Assignment: Of all the lines below, output only those starting at the one with "of cell area" and ending at the one with "- Insertion delay", both ends included, exactly as written.

Data for review:
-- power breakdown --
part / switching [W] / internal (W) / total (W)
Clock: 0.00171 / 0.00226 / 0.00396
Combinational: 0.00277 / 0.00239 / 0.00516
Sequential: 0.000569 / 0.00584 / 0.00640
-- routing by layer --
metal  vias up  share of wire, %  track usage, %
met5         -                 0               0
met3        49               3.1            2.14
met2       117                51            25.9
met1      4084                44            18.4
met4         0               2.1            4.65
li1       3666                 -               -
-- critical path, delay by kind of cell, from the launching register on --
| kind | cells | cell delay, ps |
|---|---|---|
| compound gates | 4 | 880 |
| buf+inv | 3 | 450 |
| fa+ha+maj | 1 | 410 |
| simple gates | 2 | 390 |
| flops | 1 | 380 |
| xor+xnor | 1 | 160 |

---

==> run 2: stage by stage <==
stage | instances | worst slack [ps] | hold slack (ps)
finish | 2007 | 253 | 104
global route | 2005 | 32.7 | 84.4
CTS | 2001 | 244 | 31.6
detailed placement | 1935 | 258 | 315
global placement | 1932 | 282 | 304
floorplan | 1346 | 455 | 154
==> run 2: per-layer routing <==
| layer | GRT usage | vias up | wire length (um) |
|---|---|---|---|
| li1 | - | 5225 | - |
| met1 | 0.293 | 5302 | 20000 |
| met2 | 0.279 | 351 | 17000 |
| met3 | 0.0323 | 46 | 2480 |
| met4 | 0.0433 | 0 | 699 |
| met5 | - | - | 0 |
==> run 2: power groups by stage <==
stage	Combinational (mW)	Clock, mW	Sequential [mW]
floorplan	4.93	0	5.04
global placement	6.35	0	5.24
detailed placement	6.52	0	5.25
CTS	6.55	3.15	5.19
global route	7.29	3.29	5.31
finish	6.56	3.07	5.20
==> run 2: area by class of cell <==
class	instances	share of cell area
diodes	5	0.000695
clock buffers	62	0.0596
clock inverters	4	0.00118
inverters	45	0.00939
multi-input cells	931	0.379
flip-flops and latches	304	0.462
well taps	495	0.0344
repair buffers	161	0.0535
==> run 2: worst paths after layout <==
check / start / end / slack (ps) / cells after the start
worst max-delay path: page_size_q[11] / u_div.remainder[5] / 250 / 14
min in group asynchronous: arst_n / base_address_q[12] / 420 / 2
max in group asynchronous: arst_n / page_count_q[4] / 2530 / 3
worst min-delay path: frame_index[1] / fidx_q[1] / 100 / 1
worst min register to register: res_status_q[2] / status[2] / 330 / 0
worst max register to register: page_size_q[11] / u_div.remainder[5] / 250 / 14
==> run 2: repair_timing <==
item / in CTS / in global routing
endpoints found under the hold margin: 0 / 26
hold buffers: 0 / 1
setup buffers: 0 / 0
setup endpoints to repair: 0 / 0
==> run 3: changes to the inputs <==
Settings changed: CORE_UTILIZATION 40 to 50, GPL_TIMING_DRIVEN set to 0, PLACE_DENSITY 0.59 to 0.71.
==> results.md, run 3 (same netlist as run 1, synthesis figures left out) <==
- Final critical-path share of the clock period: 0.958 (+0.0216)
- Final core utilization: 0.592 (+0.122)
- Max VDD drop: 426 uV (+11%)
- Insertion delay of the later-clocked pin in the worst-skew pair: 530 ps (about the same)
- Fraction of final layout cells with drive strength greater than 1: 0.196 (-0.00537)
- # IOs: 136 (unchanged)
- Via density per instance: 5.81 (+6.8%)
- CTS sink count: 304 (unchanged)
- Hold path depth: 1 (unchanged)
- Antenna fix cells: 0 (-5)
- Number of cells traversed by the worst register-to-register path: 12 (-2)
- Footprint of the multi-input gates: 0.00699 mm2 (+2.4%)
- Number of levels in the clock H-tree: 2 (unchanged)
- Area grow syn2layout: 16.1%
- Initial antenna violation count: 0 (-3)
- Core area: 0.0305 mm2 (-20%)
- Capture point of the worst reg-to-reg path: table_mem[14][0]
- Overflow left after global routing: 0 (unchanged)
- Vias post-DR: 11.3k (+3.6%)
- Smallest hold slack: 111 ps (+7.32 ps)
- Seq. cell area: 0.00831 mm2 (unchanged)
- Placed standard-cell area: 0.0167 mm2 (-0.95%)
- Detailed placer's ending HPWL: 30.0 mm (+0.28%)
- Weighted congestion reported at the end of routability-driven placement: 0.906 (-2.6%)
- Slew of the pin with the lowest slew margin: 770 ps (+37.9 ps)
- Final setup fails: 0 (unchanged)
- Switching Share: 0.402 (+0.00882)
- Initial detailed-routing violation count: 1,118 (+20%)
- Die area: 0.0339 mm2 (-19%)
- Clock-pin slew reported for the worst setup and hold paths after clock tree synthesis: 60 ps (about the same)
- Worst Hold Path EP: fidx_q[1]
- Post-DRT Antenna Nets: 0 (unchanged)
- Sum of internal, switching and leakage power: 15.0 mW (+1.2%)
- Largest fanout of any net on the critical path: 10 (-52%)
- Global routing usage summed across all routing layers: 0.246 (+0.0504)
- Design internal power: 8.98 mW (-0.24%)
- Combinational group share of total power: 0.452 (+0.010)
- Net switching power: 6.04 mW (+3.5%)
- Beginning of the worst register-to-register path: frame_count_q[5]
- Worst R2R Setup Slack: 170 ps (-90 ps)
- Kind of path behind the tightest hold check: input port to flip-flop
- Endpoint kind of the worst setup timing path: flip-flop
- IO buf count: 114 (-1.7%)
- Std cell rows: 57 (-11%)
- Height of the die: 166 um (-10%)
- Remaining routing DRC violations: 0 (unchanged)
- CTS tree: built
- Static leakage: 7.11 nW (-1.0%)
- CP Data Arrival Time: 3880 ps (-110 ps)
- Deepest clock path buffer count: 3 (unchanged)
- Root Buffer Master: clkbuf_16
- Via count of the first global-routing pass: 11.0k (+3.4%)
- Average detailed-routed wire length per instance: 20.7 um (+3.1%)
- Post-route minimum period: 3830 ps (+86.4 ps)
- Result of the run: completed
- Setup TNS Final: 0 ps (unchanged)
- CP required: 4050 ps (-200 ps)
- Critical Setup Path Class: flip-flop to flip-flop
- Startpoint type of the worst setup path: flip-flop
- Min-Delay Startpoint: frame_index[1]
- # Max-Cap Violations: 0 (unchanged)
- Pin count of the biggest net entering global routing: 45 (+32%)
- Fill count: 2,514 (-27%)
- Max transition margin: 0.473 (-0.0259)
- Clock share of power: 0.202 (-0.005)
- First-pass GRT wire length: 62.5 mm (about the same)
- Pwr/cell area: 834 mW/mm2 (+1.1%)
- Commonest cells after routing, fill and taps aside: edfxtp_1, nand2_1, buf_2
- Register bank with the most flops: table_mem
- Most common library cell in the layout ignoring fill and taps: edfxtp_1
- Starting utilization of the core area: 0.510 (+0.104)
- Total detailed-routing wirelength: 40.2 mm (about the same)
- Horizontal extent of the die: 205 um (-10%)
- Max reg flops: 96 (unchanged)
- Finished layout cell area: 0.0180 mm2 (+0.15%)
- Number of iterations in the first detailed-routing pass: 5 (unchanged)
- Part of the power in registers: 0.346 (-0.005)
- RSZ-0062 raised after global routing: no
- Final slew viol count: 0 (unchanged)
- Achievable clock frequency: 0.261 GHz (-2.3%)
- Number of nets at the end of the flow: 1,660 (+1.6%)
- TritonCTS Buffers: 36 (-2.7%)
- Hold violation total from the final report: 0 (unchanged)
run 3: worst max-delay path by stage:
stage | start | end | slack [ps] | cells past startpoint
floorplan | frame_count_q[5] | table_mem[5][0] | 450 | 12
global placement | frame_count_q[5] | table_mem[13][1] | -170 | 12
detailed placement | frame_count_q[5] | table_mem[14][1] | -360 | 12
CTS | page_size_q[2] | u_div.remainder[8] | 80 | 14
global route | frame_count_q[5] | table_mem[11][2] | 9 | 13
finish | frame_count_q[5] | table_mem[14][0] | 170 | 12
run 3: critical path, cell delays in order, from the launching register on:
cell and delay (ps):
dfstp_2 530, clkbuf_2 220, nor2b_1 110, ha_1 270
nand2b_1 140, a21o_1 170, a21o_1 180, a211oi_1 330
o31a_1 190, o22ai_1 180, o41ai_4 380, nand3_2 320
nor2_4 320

Answer area:
class	instances	share of cell area
diodes	5	0.000695
clock buffers	62	0.0596
clock inverters	4	0.00118
inverters	45	0.00939
multi-input cells	931	0.379
flip-flops and latches	304	0.462
well taps	495	0.0344
repair buffers	161	0.0535
==> run 2: worst paths after layout <==
check / start / end / slack (ps) / cells after the start
worst max-delay path: page_size_q[11] / u_div.remainder[5] / 250 / 14
min in group asynchronous: arst_n / base_address_q[12] / 420 / 2
max in group asynchronous: arst_n / page_count_q[4] / 2530 / 3
worst min-delay path: frame_index[1] / fidx_q[1] / 100 / 1
worst min register to register: res_status_q[2] / status[2] / 330 / 0
worst max register to register: page_size_q[11] / u_div.remainder[5] / 250 / 14
==> run 2: repair_timing <==
item / in CTS / in global routing
endpoints found under the hold margin: 0 / 26
hold buffers: 0 / 1
setup buffers: 0 / 0
setup endpoints to repair: 0 / 0
==> run 3: changes to the inputs <==
Settings changed: CORE_UTILIZATION 40 to 50, GPL_TIMING_DRIVEN set to 0, PLACE_DENSITY 0.59 to 0.71.
==> results.md, run 3 (same netlist as run 1, synthesis figures left out) <==
- Final critical-path share of the clock period: 0.958 (+0.0216)
- Final core utilization: 0.592 (+0.122)
- Max VDD drop: 426 uV (+11%)
- Insertion delay of the later-clocked pin in the worst-skew pair: 530 ps (about the same)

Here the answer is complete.